Esperimenti sui topi
Lo studio è stato condotto dagli esperti dell’I.R.C.C.S. Neuromed di Pozzilli su modelli animali e mostra che un sonno frammentato può effettivamente portare ad alterazioni del metabolismo cerebrale, alcune delle quali simili a quelle della malattia di Alzheimer. La chiave del fenomeno di tutto questo sarebbe da collegare ad un vero e proprio stress cronico che si riverbera sul sistema neurologico.
La ricerca è apparsa su Frontiers in Aging Neurosciences e vede la collaborazione del Tongji Medical College e della Huazhong University of Science and Technology (HUST) di Wuhan, in Cina.
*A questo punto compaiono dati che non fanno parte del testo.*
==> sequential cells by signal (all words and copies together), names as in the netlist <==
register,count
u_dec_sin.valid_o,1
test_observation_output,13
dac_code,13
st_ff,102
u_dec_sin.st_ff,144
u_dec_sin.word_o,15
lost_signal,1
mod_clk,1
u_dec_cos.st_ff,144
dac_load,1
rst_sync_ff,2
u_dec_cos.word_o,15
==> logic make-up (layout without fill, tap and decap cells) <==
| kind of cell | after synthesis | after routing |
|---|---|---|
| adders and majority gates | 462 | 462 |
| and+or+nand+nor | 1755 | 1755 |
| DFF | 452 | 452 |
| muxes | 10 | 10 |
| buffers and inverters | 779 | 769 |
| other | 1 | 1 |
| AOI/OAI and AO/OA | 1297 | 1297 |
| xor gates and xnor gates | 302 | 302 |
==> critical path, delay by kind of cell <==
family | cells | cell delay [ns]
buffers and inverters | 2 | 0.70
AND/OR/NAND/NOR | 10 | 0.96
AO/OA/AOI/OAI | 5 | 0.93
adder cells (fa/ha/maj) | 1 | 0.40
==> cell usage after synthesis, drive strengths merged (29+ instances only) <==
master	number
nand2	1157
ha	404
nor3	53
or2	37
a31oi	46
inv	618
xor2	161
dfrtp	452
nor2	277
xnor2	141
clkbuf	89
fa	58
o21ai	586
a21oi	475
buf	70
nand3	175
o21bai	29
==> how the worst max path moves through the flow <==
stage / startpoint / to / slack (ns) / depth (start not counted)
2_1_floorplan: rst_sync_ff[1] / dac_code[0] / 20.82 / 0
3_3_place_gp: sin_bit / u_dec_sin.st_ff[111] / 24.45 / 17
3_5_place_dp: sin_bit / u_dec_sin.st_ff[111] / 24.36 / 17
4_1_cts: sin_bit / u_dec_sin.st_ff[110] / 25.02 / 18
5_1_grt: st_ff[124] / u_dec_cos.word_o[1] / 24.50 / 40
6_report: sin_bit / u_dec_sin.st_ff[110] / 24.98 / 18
[src/rtl/pic_pkg.sv]
// Constants, carrier types and decode helpers for the interrupt condition
// logic. Assumes an 8-bit control bus with a 6-bit register address.
package pic_pkg;

   // Register addresses on the control bus
   localparam logic [5:0] ADDR_CONFIG = 6'h01;
   localparam logic [5:0] ADDR_INT_COND = 6'h02;
   localparam logic [5:0] ADDR_INT_MASK = 6'h03;
   localparam logic [5:0] ADDR_XMIT = 6'h04;
   localparam logic [5:0] ADDR_RCV_A = 6'h09;
   localparam logic [5:0] ADDR_RCV_B = 6'h0a;
   localparam logic [5:0] ADDR_CMP_INT_COND = 6'h1a;
   localparam logic [5:0] ADDR_CMP_XMIT = 6'h1b;
   localparam logic [5:0] ADDR_CMP_RCV_A = 6'h1c;
   localparam logic [5:0] ADDR_CMP_RCV_B = 6'h1d;
   localparam logic [5:0] ADDR_CMP_CMT = 6'h1f;
   localparam logic [5:0] ADDR_CMT = 6'h20;

   // Interrupt condition bit positions
   localparam int unsigned BIT_DPE = 0;
   localparam int unsigned BIT_CPE = 1;
   localparam int unsigned BIT_CCR = 2;
   localparam int unsigned BIT_INHIBIT = 3;
   localparam int unsigned BIT_LINK_ERR = 4;
   localparam int unsigned BIT_RCV_A_SUM = 5;
   localparam int unsigned BIT_RCV_B_SUM = 6;
   localparam int unsigned BIT_USER_SUM = 7;

   // Reset values
   localparam logic [4:0] INT_COND_LOW_RESET = 5'h10;
   localparam logic [7:0] INT_MASK_RESET = 8'h00;
   localparam logic [7:0] CONFIG_RESET = 8'h00;
   localparam logic [7:0] LEM_COUNT_RESET = 8'h00;

   // Index of each conditionally written register and its compare copy
   localparam int unsigned CMP_DEPTH = 5;
   localparam logic [2:0] IDX_INT_COND = 3'h0;
   localparam logic [2:0] IDX_XMIT = 3'h1;
   localparam logic [2:0] IDX_RCV_A = 3'h2;
   localparam logic [2:0] IDX_RCV_B = 3'h3;
   localparam logic [2:0] IDX_CMT = 3'h4;
   localparam logic [2:0] IDX_NONE = 3'h7;

   typedef struct packed {
      logic we;
      logic [5:0] addr;
      logic [7:0] wdata;
   } pic_cb_req_t;

   typedef struct packed {
      logic valid;
      logic [2:0] target;
      logic [7:0] data;
   } pic_cond_wr_t;

   function automatic logic [2:0] pic_cmp_index(input logic [5:0] addr);
      case (addr)
         ADDR_CMP_INT_COND: pic_cmp_index = IDX_INT_COND;
         ADDR_CMP_XMIT: pic_cmp_index = IDX_XMIT;
         ADDR_CMP_RCV_A: pic_cmp_index = IDX_RCV_A;
         ADDR_CMP_RCV_B: pic_cmp_index = IDX_RCV_B;
         ADDR_CMP_CMT: pic_cmp_index = IDX_CMT;
         default: pic_cmp_index = IDX_NONE;
      endcase
   endfunction

   function automatic logic [2:0] pic_target_index(input logic [5:0] addr);
      case (addr)
         ADDR_INT_COND: pic_target_index = IDX_INT_COND;
         ADDR_XMIT: pic_target_index = IDX_XMIT;
         ADDR_RCV_A: pic_target_index = IDX_RCV_A;
         ADDR_RCV_B: pic_target_index = IDX_RCV_B;
         ADDR_CMT: pic_target_index = IDX_CMT;
         default: pic_target_index = IDX_NONE;
      endcase
   endfunction

endpackage

[src/rtl/pic_cmp_mem.sv]
// Five-entry store for the compare copies, one write and one read port.
// Read data are registered; contents are not reset.
`timescale 1ns/1ps
module pic_cmp_mem (
   input wire logic core_clk_i,
   input wire logic reset_i,
   input wire logic we_i,
   input wire logic [2:0] waddr_i,
   input wire logic [7:0] wdata_i,
   input wire logic [2:0] raddr_i,
   output logic [7:0] rdata_o
);
   logic [7:0] mem [pic_pkg::CMP_DEPTH];

   always_ff @(posedge core_clk_i) begin
      if (we_i && (waddr_i < 3'(pic_pkg::CMP_DEPTH))) begin
         mem[waddr_i] <= wdata_i;
      end
   end

   always_ff @(posedge core_clk_i or posedge reset_i) begin
      if (reset_i) begin
         rdata_o <= 8'h00;
      end else if (raddr_i < 3'(pic_pkg::CMP_DEPTH)) begin
         rdata_o <= mem[raddr_i];
      end else begin
         rdata_o <= 8'h00;
      end
   end
endmodule

[src/rtl/pic_cond_merge.sv]
// Merges a conditional write into a register's current value.
// Pure combinational; the caller registers the result.
`timescale 1ns/1ps
module pic_cond_merge (
   input wire logic [7:0] cur_i,
   input wire logic [7:0] cmp_i,
   input wire logic [7:0] wdata_i,
   output logic [7:0] merged_o,
   output logic inhibited_o
);
   // Bits that differ from the compare copy the host wrote keep their current value
   wire logic [7:0] stale = cur_i ^ cmp_i;

   assign merged_o = (cur_i & stale) | (wdata_i & ~stale);
   assign inhibited_o = |stale;
endmodule

[src/rtl/pic_int_cond.sv]
// Interrupt condition register, compare copies, configuration register
// and interrupt mask, reached over the control bus.
// Assumes every input is synchronous to core_clk_i; event inputs are
// one-cycle pulses; the conditionally written registers of other blocks
// present their current value here and take updates from cond_wr_o.
`timescale 1ns/1ps
module pic_int_cond (
   input wire logic core_clk_i,
   input wire logic reset_i,
   input wire logic cb_req_i,
   input wire logic cb_we_i,
   input wire logic [5:0] cb_addr_i,
   input wire logic [7:0] cb_wdata_i,
   output logic cb_ack_o,
   output logic [7:0] cb_rdata_o,
   input wire logic dpe_event_i,
   input wire logic cpe_event_i,
   input wire logic ccr_event_i,
   input wire logic scrub_active_i,
   input wire logic lem_load_i,
   input wire logic [7:0] lem_threshold_i,
   input wire logic lem_error_i,
   input wire logic [7:0] transmit_state_reg_i,
   input wire logic [7:0] receive_condition_reg_a_i,
   input wire logic [7:0] receive_condition_reg_b_i,
   input wire logic [7:0] receive_condition_mask_a_i,
   input wire logic [7:0] receive_condition_mask_b_i,
   input wire logic [7:0] connection_mgmt_condition_reg_i,
   input wire logic [2:0] user_definable_reg_i,
   output pic_pkg::pic_cond_wr_t cond_wr_o,
   output logic [7:0] configuration_reg_o,
   output logic [7:0] interrupt_condition_o,
   output logic int_n_o
);
   pic_pkg::pic_cb_req_t req_q;
   logic req_valid;
   logic [4:0] cond_low;
   logic [7:0] int_mask;
   logic [7:0] lem_count;
   logic [7:0] cmp_rdata;
   logic [7:0] merged;
   logic inhibited;

   // Stage 0: decode the request as it arrives
   wire logic [2:0] in_cmp_idx = pic_pkg::pic_cmp_index(cb_addr_i);
   wire logic [2:0] in_tgt_idx = pic_pkg::pic_target_index(cb_addr_i);
   wire logic in_is_tgt = in_tgt_idx != pic_pkg::IDX_NONE;
   wire logic in_is_cmp = in_cmp_idx != pic_pkg::IDX_NONE;
   wire logic cmp_we = cb_req_i & cb_we_i & in_is_cmp;
   // A target access fetches its compare copy for the next cycle
   wire logic [2:0] cmp_raddr = in_is_tgt ? in_tgt_idx : in_cmp_idx;

   pic_cmp_mem u_cmp_mem (
      .core_clk_i(core_clk_i),
      .reset_i(reset_i),
      .we_i(cmp_we),
      .waddr_i(in_cmp_idx),
      .wdata_i(cb_wdata_i),
      .raddr_i(cmp_raddr),
      .rdata_o(cmp_rdata)
   );

   // Stage 1: act on the registered request
   wire logic [2:0] tgt_idx = pic_pkg::pic_target_index(req_q.addr);
   wire logic [2:0] cmp_idx = pic_pkg::pic_cmp_index(req_q.addr);
   wire logic is_tgt = tgt_idx != pic_pkg::IDX_NONE;
   wire logic is_cmp = cmp_idx != pic_pkg::IDX_NONE;
   wire logic wr_stage = req_valid & req_q.we;

   wire logic rcv_a_sum = |(receive_condition_reg_a_i &
                            receive_condition_mask_a_i);
   wire logic rcv_b_sum = |(receive_condition_reg_b_i &
                            receive_condition_mask_b_i);
   wire logic user_sum = |user_definable_reg_i;

   wire logic [7:0] cond_full = {user_sum, rcv_b_sum, rcv_a_sum, cond_low};

   // Current value of whichever conditional register is addressed
   logic [7:0] cur_val;
   always_comb begin
      case (tgt_idx)
         pic_pkg::IDX_INT_COND: cur_val = cond_full;
         pic_pkg::IDX_XMIT: cur_val = transmit_state_reg_i;
         pic_pkg::IDX_RCV_A: cur_val = receive_condition_reg_a_i;
         pic_pkg::IDX_RCV_B: cur_val = receive_condition_reg_b_i;
         pic_pkg::IDX_CMT: cur_val = connection_mgmt_condition_reg_i;
         default: cur_val = 8'h00;
      endcase
   end

   // merge against the fetched compare copy
   pic_cond_merge u_merge (
      .cur_i(cur_val),
      .cmp_i(cmp_rdata),
      .wdata_i(req_q.wdata),
      .merged_o(merged),
      .inhibited_o(inhibited)
   );

   wire logic cond_write = wr_stage & is_tgt;
   wire logic own_write = cond_write & (tgt_idx == pic_pkg::IDX_INT_COND);
   wire logic ext_write = cond_write & (tgt_idx != pic_pkg::IDX_INT_COND);
   wire logic inhibit_set = cond_write & inhibited;
   wire logic cfg_write = wr_stage & (req_q.addr == pic_pkg::ADDR_CONFIG) &
                          ~scrub_active_i;
   wire logic mask_write = wr_stage &
                           (req_q.addr == pic_pkg::ADDR_INT_MASK);

   // flag is set while the counter is at zero
   wire logic link_err_set = lem_count == 8'h00;

   // Sticky low bits: events win over a clearing write in the same cycle
   wire logic [4:0] cond_set = {link_err_set, inhibit_set, ccr_event_i,
                                cpe_event_i, dpe_event_i};
   wire logic [4:0] cond_hold = own_write ? merged[4:0] : cond_low;
   // only a software write lowers the stored bits
   wire logic [4:0] next_cond_low = cond_set | cond_hold;
   wire logic [7:0] next_int_mask = mask_write ? req_q.wdata : int_mask;
   wire logic [7:0] next_cond_full = {user_sum, rcv_b_sum, rcv_a_sum,
                                      next_cond_low};

   // Link error counter: a load wins over a decrement, stops at zero
   wire logic [7:0] next_lem_count =
      lem_load_i ? lem_threshold_i :
      (lem_error_i && lem_count != 8'h00) ? lem_count - 8'h01 : lem_count;

   // Read data for the registered request
   logic [7:0] rd_val;
   always_comb begin
      if (is_tgt) begin
         rd_val = cur_val;
      end else if (is_cmp) begin
         rd_val = cmp_rdata;
      end else if (req_q.addr == pic_pkg::ADDR_CONFIG) begin
         rd_val = configuration_reg_o;
      end else if (req_q.addr == pic_pkg::ADDR_INT_MASK) begin
         rd_val = int_mask;
      end else begin
         rd_val = 8'h00;
      end
   end

   always_ff @(posedge core_clk_i or posedge reset_i) begin
      if (reset_i) begin
         req_valid <= 1'b0;
         req_q <= '0;
      end else begin
         req_valid <= cb_req_i;
         req_q <= '{we: cb_we_i, addr: cb_addr_i, wdata: cb_wdata_i};
      end
   end

   // counter and flag start at their reset values
   always_ff @(posedge core_clk_i or posedge reset_i) begin
      if (reset_i) begin
         lem_count <= pic_pkg::LEM_COUNT_RESET;
         cond_low <= pic_pkg::INT_COND_LOW_RESET;
      end else begin
         lem_count <= next_lem_count;
         cond_low <= next_cond_low;
      end
   end

   always_ff @(posedge core_clk_i or posedge reset_i) begin
      if (reset_i) begin
         int_mask <= pic_pkg::INT_MASK_RESET;
         configuration_reg_o <= pic_pkg::CONFIG_RESET;
      end else begin
         int_mask <= next_int_mask;
         if (cfg_write) begin
            configuration_reg_o <= req_q.wdata;
         end
      end
   end

   always_ff @(posedge core_clk_i or posedge reset_i) begin
      if (reset_i) begin
         cb_ack_o <= 1'b0;
         cb_rdata_o <= 8'h00;
      end else begin
         cb_ack_o <= req_valid;
         cb_rdata_o <= (req_valid & ~req_q.we) ? rd_val : 8'h00;
      end
   end

   // Merged value goes to the owning block, one cycle pulse
   always_ff @(posedge core_clk_i or posedge reset_i) begin
      if (reset_i) begin
         cond_wr_o <= '0;
      end else begin
         cond_wr_o <= '{valid: ext_write, target: tgt_idx, data: merged};
      end
   end

   // active low interrupt, registered on the same edge as the condition byte
   // summaries drop one edge after their sources do
   always_ff @(posedge core_clk_i or posedge reset_i) begin
      if (reset_i) begin
         int_n_o <= 1'b1;
         interrupt_condition_o <= 8'h00;
      end else begin
         int_n_o <= ~|(next_cond_full & next_int_mask);
         interrupt_condition_o <= next_cond_full;
      end
   end
endmodule

[config.mk]
export PLATFORM = sky130hd
export DESIGN_NAME = pic_int_cond
export DESIGN_NICKNAME = d
export VERILOG_FILES = /design/src/rtl/pic_pkg.sv /design/src/rtl/pic_cmp_mem.sv /design/src/rtl/pic_cond_merge.sv /design/src/rtl/pic_int_cond.sv
export SDC_FILE = /design/constraint.sdc
export NUM_CORES = 1
export LEC_CHECK = 0
export BUFFER_PORTS_ARGS = -buffer_cell sky130_fd_sc_hd__buf_2
export CORE_MARGIN = 2
export CORE_UTILIZATION = 45
export DETAILED_ROUTE_END_ITERATION = 10
export PLACE_DENSITY = 0.75
export REMOVE_ABC_BUFFERS = 1
export SYNTH_ARGS = -nofsm -noshare
export SYNTH_HDL_FRONTEND = slang
export SYNTH_SLANG_ARGS = --single-unit
export TNS_END_PERCENT = 50
[constraint.sdc]
create_clock -name core_clk_i -period 2.7 [get_ports core_clk_i]
set_input_delay 0.405 -clock core_clk_i [delete_from_list [all_inputs] [get_ports core_clk_i]]
set_output_delay 0.405 -clock core_clk_i [all_outputs]
set_load 0.02 [all_outputs]
==> results.py <==
metrics = {
    "run_status": {
        "outcome": "finished, final reports clean",
    },
    "layout": {
        "antenna_cells": 0,
        "final_util": 0.591,
        "drive_gt1_frac": 0.375,
        "multi_input_area_sq_um": 2230,
        "regArea_sq_um": 3180,
        "fillCellCount": 1035,
        "synthToLayoutAreaGrowth_pct": 27.4,
        "final_nets": 701,
    },
    "yosys": {
        "yosysTopAreaCellShare": 0.343,
        "synthArstFlopShare": 0.664,
        "ys_top_cells_by_area": "dfrtp_1 34%, edfxtp_1 21%, mux2_2 4.4%",
        "synth-seq-area-share": 0.566,
        "synth_ff_type": "dfrtp_1",
        "syn_avg_cell_area_sq_um": 12.0,
        "synth_cell_type_count": 75,
        "syn-cell-area_sq_um": 5620,
        "synthCells": 470,
        "ys_warn_count": 0,
        "post-synth-top-area-cell": "dfrtp_1",
        "ys_ff_latch": 119,
        "synth-edff-count": 40,
    },
    "placement": {
        "place_congestion": 0.964,
        "port_buffers": 120,
        "post-dp-hpwl_um": 11500,
    },
    "timing": {
        "drv_slew": 0,
        "finalClockSkew_ns": 0.00880,
        "relSlewSlack": 0.516,
        "hold_slack_ns": 0.0801,
        "min_period_ns": 2.64,
        "setup_viol": 0,
        "hold_viol_final": 0,
        "fin_crit_sh": 0.979,
        "fmax_mhz": 378,
        "finalSetupTns_ns": 0,
        "timing_worst_slew_pin_value_ns": 0.723,
    },
    "setup_path": {
        "critPathMaxStageDelay_ns": 0.55,
        "path_delay_family": "simple AND/OR/NAND/NOR gates",
        "path_max_fanout": 16,
        "worstPathCellList": "buf_4 > nor2b_2 > a22o_1 > a221o_1 > xor2_1 > or4_4 > nor4_4 > o221a_1",
        "cp.required_ns": 3.06,
        "crit_type": "reg -> reg",
        "cp-end-kind": "flip-flop",
        "worst-path-buf-inv": 1,
        "cp-start-kind": "flip-flop",
        "cp.arrival_ns": 3.00,
        "slowest_stage": "or4_4",
    },
    "die": {
        "dieArea_sq_um": 13400,
        "initial_core_util": 0.464,
        "ios": 121,
        "core_area_sq_um": 12100,
        "die_h_um": 116,
        "die_w_um": 116,
        "rows": 40,
    },
    "route": {
        "dr.pass1.iters": 5,
        "drt_iter0_drc": 374,
        "finalWirelength_um": 15400,
        "avgViaCountPerCell": 5.59,
        "ant_nets": 0,
        "num_vias": 4454,
        "drcViolationCount": 0,
        "wl_per_cell_um": 19.3,
    },
    "job": {
        "cap_violations": 0,
    },
    "cts": {
        "cts_tree": "built",
        "clk_path_buf_depth": 2,
        "cts_root_buf": "clkbuf_16",
        "path_clk_slew_ns": 0.05,
        "cts_buffers": 17,
        "htreeDepth": 4,
        "clkLatencyLatePin_ns": 0.42,
        "cts_sinks": 119,
    },
    "grt": {
        "grt.total_usage": 0.238,
        "overflow": 0,
        "grt_pass1_vias": 4403,
        "grt_max_degree": 42,
        "grt_first_pass_wirelength_um": 23600,
        "grt_antenna_before_repair": 0,
    },
    "min_path": {
        "hp-class": "in -> async",
    },
    "pwr": {
        "power.density_nw_per_um2": 691,
        "power.static_leakage_nw": 3.14,
        "ir_worst_vdd_v": 0.000496,
    },
}
[cells by family (layout without fill, tap and decap cells)]
family,after synthesis,after routing,share of synthesized area
compound gates,123,123,0.155
xor+xnor,14,14,0.0218
fa+ha+maj,6,6,0.0116
buf+inv,41,200,0.0396
flops,119,119,0.566
mux,31,31,0.0601
simple gates,136,136,0.146
[Yosys cell counts (all sizes together), types with 10 or more instances]
master / count
nor2: 23
nor3: 13
or3: 10
edfxtp: 40
a22oi: 27
dfrtp: 77
xnor2: 12
o21ai: 21
inv: 15
clkbuf: 11
mux2: 22
buf: 15
a21oi: 26
nand2: 29
[worst register-to-register path, delay by kind of cell (launching register included)]
| family | cells | cell delay, ns |
|---|---|---|
| flip-flops | 1 | 0.39 |
| buffers and inverters | 1 | 0.20 |
| XOR/XNOR | 1 | 0.15 |
| AO/OA/AOI/OAI | 3 | 0.82 |
| AND/OR/NAND/NOR | 3 | 1.03 |
[where the power goes]
part | leakage [nW] | internal (mW) | switching, mW | total [mW]
logic | 1.51 | 0.253 | 0.321 | 0.574
clock network | 0.303 | 1.55 | 0.784 | 2.34
registers | 1.32 | 1.97 | 0.0692 | 2.04
[through the flow]
step           power (mW)  cells  setup WS (ns)  cell area, sq um
2_1_floorplan        2.37    444        -0.0705              5460
3_3_place_gp         2.61    764          0.114              6520
3_5_place_dp         2.63    764         0.0324              6520
4_1_cts              4.97    796        0.00486              7140
5_1_grt              5.12    797        -0.0658              7160
6_report             4.95    797         0.0558              7160
[state kept, by name, indices dropped and copies added (netlist names), 8 cells and up]
register               count
u_cmp_mem.mem             40
int_mask                   8
lem_count                  8
cond_wr_o                 12
u_cmp_mem.rdata_o          8
req_q                     15
configuration_reg_o        8
cb_rdata_o                 8
interrupt_condition_o      8
[path summary, 6_finish.rpt]
path / to / depth (start not counted) / slack, ns / start
hold reg to reg: cb_ack_o / 0 / 0.43 / req_valid
setup / recovery: int_n_o / 8 / 0.06 / req_q[13]
hold / removal: lem_count[7] / 2 / 0.08 / reset_i
max in group asynchronous: int_n_o / 3 / 1.92 / reset_i
setup reg to reg: int_n_o / 8 / 0.06 / req_q[13]
min in group core_clk_i: req_q[14] / 1 / 0.11 / cb_we_i
[cell type report]
class | instances | area share
Sequential cell | 119 | 0.444
Multi-Input combinational cell | 310 | 0.312
Timing Repair Buffer | 153 | 0.120
Clock buffer | 24 | 0.0688
Tap cell | 168 | 0.0294
Clock inverter | 8 | 0.0171
Inverter | 15 | 0.00804
[repair_timing]
item | in CTS | in global routing
setup buffers | 0 | 1
hold endpoints to repair | 0 | 0
endpoints found under the setup margin | 0 | 2
hold buffers | 0 | 0
resized for setup | 0 | 6
[routing by layer]
layer / routed length, um / up-vias / track usage
li1: - / 2044 / -
met1: 6090 / 2139 / 0.285
met2: 7740 / 236 / 0.409
met3: 1140 / 35 / 0.0669
met4: 386 / 0 / 0.0944
met5: 0 / - / 0
[layout by cell type (no fill, tap or decap), types with 6 or more instances in the layout]
cell type / synthesis / final
a21boi_0: 9 / 9
a21oi_1: 25 / 25
a22oi_1: 27 / 27
buf_2: 3 / 120
buf_4: 6 / 32
clkbuf_16: 0 / 18
dfrtp_1: 77 / 75
edfxtp_1: 40 / 40
inv_1: 15 / 14
mux2_2: 22 / 22
mux2i_1: 9 / 9
nand2_1: 29 / 29
nand2b_1: 6 / 6
nand3b_1: 7 / 7
nor2_1: 22 / 22
nor3_1: 12 / 12
o21ai_0: 21 / 21
or3_1: 10 / 10
xnor2_1: 12 / 12
(Power assumes the default switching activity.)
Per lo studio sono stati utilizzati dispositivi PET (Tomografia a emissione di positroni) in grado di monitorare diversi parametri del metabolismo nervoso degli animali sottoposti a interruzioni del sonno.
“Dopo un mese e mezzo di sonno frammentato – dice Nicola D’Ascenzo, professore nel Dipartimento di Ingegneria Biomedica della HUST e Responsabile del Dipartimento di Fisica Medica ed Ingegneria del Neuromed – nel cervello degli animali abbiamo riscontrato la presenza della proteina tau-iperfosforilata (p-tau) assieme a segni di gliosi”.
Sia la presenza della p-tau che il fenomeno della gliosi (nel corso del quale la distruzione delle cellule nervose si accompagna alla formazione di una sorta di cicatrice) sono peraltro segni caratteristici della malattia di Alzheimer. “D’altro canto – continua D’Ascenzo – abbiamo riscontrato un aumento del consumo di glucosio da parte dei neuroni, che nell’Alzheimer dovrebbe diminuire. Sappiamo però che il consumo di glucosio aumenta in condizioni di stress cellulare. Pensiamo quindi che il sonno disturbato abbia creato una situazione di stress che induce alterazioni simili a quelle di una patologia neurodegenerativa”.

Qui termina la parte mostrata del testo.